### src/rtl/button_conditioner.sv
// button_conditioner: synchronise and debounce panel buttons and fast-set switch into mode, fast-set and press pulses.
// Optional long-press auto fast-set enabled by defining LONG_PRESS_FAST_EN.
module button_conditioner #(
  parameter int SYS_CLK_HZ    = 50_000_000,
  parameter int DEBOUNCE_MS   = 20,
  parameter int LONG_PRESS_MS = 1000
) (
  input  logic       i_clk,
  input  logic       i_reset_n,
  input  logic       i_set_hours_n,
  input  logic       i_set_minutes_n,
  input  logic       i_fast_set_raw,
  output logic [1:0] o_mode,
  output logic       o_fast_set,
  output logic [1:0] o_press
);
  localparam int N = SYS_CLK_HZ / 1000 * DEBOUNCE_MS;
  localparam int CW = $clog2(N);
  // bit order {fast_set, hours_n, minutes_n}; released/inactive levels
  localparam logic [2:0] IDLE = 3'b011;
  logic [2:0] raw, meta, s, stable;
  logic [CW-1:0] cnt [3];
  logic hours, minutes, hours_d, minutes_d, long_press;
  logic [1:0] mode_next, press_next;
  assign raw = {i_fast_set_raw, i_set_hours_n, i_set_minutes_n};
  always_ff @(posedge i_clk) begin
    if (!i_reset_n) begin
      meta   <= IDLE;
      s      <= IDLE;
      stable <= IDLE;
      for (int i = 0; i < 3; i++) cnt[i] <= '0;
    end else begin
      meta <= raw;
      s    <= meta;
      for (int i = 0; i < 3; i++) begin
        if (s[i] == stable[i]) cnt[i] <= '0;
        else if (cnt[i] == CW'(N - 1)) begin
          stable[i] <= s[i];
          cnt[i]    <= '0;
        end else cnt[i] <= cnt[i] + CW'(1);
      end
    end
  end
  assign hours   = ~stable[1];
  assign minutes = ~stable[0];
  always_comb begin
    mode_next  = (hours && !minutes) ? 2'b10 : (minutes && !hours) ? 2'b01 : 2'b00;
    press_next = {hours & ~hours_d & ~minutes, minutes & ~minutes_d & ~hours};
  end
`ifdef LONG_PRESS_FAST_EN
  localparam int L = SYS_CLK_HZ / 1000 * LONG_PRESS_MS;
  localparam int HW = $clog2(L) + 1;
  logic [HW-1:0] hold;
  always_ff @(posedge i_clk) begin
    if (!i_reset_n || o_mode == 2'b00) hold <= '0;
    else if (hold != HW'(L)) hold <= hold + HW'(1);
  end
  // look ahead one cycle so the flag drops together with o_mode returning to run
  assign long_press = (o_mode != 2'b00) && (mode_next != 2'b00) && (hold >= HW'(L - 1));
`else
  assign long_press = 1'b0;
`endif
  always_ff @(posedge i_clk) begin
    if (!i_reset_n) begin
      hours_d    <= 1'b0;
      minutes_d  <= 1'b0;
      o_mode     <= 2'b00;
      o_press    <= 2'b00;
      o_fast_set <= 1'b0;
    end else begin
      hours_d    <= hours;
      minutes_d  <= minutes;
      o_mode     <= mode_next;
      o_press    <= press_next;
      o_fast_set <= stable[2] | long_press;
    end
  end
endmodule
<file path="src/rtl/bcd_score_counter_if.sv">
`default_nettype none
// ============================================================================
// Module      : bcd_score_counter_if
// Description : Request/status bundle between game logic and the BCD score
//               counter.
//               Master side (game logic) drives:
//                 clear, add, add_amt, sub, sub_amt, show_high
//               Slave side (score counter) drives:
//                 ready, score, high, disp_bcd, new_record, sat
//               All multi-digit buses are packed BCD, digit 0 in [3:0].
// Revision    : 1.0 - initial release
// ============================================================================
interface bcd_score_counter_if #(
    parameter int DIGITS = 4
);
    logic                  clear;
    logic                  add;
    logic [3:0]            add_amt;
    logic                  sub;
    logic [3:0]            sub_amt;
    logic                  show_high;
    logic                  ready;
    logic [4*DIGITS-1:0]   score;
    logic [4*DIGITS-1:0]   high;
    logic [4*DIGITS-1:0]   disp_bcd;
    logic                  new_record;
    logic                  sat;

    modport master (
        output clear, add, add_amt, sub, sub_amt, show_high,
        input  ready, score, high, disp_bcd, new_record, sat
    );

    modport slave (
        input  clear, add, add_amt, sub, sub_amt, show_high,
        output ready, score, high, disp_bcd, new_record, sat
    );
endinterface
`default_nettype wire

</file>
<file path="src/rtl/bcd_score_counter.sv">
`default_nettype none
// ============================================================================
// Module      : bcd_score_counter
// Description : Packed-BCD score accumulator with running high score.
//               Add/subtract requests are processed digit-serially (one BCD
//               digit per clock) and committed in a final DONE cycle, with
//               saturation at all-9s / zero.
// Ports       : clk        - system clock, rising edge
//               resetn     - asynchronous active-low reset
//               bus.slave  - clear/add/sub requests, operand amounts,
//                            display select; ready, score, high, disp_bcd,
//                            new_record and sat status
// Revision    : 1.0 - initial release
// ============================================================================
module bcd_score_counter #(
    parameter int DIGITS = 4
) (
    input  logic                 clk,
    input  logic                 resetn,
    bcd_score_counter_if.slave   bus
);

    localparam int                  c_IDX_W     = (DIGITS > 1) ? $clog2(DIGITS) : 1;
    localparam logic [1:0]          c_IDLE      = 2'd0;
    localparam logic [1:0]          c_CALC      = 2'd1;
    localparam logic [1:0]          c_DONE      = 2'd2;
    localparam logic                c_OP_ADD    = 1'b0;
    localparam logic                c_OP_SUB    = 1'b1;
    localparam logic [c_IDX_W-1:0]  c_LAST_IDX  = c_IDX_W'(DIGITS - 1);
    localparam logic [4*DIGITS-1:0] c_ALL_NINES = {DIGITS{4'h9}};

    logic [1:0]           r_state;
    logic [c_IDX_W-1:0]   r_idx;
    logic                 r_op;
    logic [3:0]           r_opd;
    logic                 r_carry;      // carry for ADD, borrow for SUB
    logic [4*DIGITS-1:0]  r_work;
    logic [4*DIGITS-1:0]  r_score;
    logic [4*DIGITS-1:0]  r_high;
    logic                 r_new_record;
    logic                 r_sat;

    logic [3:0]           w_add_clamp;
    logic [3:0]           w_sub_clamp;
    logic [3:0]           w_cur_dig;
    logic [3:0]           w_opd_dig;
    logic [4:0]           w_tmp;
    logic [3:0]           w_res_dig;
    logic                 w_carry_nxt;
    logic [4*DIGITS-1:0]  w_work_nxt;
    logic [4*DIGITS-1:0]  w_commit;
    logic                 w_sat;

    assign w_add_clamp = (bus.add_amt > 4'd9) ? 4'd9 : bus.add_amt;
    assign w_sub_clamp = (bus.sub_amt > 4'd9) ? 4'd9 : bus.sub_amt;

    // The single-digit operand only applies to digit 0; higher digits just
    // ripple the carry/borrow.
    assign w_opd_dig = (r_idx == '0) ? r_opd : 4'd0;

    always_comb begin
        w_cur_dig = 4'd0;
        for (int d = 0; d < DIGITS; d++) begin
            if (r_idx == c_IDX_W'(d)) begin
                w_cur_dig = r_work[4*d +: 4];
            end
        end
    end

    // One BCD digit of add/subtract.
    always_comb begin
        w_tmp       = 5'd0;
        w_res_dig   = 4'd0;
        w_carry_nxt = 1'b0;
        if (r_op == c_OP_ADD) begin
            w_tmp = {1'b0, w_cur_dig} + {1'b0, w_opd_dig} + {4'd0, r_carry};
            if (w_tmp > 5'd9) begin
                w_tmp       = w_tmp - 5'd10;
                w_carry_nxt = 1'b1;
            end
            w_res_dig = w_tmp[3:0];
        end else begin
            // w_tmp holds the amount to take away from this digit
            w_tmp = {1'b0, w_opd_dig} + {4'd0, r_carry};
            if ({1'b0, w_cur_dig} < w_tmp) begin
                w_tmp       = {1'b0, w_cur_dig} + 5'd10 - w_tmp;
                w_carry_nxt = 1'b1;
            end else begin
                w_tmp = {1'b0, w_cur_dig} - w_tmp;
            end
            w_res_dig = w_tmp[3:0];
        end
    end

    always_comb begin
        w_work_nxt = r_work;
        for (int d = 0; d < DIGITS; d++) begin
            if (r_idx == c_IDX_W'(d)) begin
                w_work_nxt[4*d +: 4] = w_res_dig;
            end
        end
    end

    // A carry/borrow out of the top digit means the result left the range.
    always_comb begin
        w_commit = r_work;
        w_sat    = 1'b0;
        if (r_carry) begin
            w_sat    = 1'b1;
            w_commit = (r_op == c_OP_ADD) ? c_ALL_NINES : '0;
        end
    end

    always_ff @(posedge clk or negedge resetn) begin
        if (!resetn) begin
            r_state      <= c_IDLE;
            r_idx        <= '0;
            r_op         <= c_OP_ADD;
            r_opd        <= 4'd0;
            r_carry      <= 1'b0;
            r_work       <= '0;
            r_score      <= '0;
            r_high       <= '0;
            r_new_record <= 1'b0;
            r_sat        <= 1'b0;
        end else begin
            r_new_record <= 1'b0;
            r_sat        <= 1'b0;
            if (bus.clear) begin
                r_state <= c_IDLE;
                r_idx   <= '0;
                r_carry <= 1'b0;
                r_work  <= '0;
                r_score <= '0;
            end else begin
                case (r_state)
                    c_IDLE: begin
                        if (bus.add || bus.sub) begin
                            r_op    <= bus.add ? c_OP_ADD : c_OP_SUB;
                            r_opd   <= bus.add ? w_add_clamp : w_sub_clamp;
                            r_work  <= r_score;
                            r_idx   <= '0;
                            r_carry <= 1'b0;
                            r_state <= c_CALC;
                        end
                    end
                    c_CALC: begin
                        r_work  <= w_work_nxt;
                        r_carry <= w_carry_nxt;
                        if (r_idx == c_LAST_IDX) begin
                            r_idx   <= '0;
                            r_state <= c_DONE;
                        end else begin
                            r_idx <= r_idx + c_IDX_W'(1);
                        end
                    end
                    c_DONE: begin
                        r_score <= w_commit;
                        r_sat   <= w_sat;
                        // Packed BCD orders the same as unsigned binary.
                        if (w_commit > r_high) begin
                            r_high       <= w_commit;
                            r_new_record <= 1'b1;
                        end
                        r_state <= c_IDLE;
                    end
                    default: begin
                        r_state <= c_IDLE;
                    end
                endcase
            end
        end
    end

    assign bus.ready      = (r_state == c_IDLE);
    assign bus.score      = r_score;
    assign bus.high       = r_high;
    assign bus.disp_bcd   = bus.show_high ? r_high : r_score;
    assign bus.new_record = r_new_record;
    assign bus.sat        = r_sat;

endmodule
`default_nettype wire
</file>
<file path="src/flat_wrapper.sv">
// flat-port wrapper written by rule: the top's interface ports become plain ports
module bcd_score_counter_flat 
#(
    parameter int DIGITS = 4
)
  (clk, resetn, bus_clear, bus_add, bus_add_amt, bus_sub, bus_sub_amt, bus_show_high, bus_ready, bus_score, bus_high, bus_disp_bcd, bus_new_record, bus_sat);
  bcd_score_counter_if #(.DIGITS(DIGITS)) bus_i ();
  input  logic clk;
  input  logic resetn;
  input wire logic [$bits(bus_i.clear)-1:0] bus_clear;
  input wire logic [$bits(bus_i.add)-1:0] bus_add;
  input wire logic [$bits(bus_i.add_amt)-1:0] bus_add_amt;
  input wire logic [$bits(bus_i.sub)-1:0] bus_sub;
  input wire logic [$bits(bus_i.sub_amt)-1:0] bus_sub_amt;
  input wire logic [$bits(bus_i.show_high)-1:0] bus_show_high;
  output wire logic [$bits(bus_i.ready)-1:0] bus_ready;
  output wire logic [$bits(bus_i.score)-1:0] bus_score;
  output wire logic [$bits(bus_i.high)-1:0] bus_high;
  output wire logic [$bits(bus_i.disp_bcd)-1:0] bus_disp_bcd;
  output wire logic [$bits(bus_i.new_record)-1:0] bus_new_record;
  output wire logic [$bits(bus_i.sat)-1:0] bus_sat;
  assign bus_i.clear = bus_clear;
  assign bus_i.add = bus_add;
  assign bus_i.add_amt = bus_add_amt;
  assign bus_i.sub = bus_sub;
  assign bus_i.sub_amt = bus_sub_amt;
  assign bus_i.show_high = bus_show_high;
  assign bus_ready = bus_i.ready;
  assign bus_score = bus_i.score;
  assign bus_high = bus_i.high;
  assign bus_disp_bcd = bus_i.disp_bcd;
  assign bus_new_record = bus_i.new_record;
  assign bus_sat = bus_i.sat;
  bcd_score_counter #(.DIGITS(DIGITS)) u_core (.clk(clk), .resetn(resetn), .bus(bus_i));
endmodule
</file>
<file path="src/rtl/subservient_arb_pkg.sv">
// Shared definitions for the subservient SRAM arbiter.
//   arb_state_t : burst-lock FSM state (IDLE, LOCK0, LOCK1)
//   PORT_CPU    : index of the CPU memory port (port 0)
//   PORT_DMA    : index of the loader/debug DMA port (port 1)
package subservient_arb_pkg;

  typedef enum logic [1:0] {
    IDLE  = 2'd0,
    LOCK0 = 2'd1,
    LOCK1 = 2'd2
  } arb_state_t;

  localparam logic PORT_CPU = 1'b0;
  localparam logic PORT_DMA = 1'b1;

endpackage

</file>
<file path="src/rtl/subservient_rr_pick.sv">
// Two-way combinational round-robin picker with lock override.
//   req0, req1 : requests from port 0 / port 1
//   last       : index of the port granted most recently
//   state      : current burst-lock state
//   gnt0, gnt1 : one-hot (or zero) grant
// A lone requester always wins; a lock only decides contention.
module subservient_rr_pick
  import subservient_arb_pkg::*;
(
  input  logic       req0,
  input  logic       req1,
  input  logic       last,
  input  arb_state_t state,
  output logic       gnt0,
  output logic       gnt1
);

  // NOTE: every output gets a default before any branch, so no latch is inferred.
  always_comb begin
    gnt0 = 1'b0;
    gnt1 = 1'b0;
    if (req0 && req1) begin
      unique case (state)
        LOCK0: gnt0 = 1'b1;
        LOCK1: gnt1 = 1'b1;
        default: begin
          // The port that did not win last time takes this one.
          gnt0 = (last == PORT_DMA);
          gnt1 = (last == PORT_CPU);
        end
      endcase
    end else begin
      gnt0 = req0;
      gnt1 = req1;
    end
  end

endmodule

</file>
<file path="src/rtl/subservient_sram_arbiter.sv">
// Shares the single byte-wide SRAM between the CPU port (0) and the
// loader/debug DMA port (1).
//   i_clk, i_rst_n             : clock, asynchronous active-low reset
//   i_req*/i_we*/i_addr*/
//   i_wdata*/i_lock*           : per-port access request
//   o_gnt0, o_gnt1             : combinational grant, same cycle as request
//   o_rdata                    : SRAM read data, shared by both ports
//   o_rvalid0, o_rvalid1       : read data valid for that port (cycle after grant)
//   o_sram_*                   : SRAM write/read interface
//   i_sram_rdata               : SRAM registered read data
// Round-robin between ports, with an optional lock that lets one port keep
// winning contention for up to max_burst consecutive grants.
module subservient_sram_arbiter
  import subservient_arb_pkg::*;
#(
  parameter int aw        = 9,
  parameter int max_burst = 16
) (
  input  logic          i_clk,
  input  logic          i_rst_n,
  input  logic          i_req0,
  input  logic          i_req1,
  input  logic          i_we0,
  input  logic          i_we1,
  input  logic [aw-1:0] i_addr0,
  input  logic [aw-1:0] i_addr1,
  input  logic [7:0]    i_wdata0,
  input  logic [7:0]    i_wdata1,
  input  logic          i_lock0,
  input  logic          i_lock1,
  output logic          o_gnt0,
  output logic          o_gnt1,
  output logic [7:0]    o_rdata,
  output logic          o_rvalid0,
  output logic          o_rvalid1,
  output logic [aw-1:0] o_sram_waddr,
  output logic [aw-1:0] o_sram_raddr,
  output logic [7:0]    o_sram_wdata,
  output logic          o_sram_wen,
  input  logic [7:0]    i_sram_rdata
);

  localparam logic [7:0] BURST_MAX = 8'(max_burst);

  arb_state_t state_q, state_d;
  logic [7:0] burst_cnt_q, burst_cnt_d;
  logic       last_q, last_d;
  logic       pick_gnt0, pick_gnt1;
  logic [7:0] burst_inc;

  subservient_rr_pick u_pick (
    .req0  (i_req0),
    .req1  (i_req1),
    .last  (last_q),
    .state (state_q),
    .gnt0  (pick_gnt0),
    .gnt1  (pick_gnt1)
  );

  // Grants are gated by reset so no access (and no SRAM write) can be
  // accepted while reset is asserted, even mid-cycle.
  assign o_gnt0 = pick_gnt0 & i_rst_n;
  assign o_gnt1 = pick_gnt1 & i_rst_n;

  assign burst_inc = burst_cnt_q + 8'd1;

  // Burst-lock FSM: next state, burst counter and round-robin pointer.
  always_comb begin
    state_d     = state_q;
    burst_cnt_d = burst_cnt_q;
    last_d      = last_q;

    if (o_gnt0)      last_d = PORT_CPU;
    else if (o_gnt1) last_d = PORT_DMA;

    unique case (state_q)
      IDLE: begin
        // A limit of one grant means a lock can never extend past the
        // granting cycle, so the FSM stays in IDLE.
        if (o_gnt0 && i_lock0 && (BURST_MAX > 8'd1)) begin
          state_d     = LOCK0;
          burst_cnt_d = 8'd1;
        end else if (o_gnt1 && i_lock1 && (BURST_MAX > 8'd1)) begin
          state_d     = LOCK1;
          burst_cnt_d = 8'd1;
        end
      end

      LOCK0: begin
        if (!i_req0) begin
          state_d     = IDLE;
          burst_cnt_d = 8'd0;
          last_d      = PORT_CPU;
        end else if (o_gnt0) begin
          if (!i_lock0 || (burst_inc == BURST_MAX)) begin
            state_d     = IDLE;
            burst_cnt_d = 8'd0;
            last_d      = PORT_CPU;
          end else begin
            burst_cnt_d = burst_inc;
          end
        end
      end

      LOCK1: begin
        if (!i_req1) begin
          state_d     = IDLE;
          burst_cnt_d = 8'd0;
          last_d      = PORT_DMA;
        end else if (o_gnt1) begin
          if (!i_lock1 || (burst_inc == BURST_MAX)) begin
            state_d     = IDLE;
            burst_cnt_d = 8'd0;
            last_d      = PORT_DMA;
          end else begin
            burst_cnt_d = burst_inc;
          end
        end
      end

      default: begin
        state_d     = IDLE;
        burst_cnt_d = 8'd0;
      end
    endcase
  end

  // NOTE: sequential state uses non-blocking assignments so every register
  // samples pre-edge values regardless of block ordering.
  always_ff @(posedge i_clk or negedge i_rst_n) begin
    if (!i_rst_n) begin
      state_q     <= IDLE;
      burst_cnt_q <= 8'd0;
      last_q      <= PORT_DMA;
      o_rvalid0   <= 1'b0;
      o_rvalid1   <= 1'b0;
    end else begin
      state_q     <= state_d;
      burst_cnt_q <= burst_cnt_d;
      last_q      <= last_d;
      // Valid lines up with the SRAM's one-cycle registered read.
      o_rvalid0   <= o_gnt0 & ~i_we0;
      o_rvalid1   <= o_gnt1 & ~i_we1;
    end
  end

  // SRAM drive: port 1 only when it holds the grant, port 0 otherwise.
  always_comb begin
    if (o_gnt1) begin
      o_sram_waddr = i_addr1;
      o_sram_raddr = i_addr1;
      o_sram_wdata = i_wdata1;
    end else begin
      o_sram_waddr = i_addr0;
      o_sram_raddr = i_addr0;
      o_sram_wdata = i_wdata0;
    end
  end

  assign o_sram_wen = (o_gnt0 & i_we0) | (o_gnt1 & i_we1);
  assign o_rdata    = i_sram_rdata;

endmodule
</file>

**Work required**
The lines you need are those with the word "drives"; list them from the entries.

**Reply to the task**
//               Master side (game logic) drives:
//               Slave side (score counter) drives:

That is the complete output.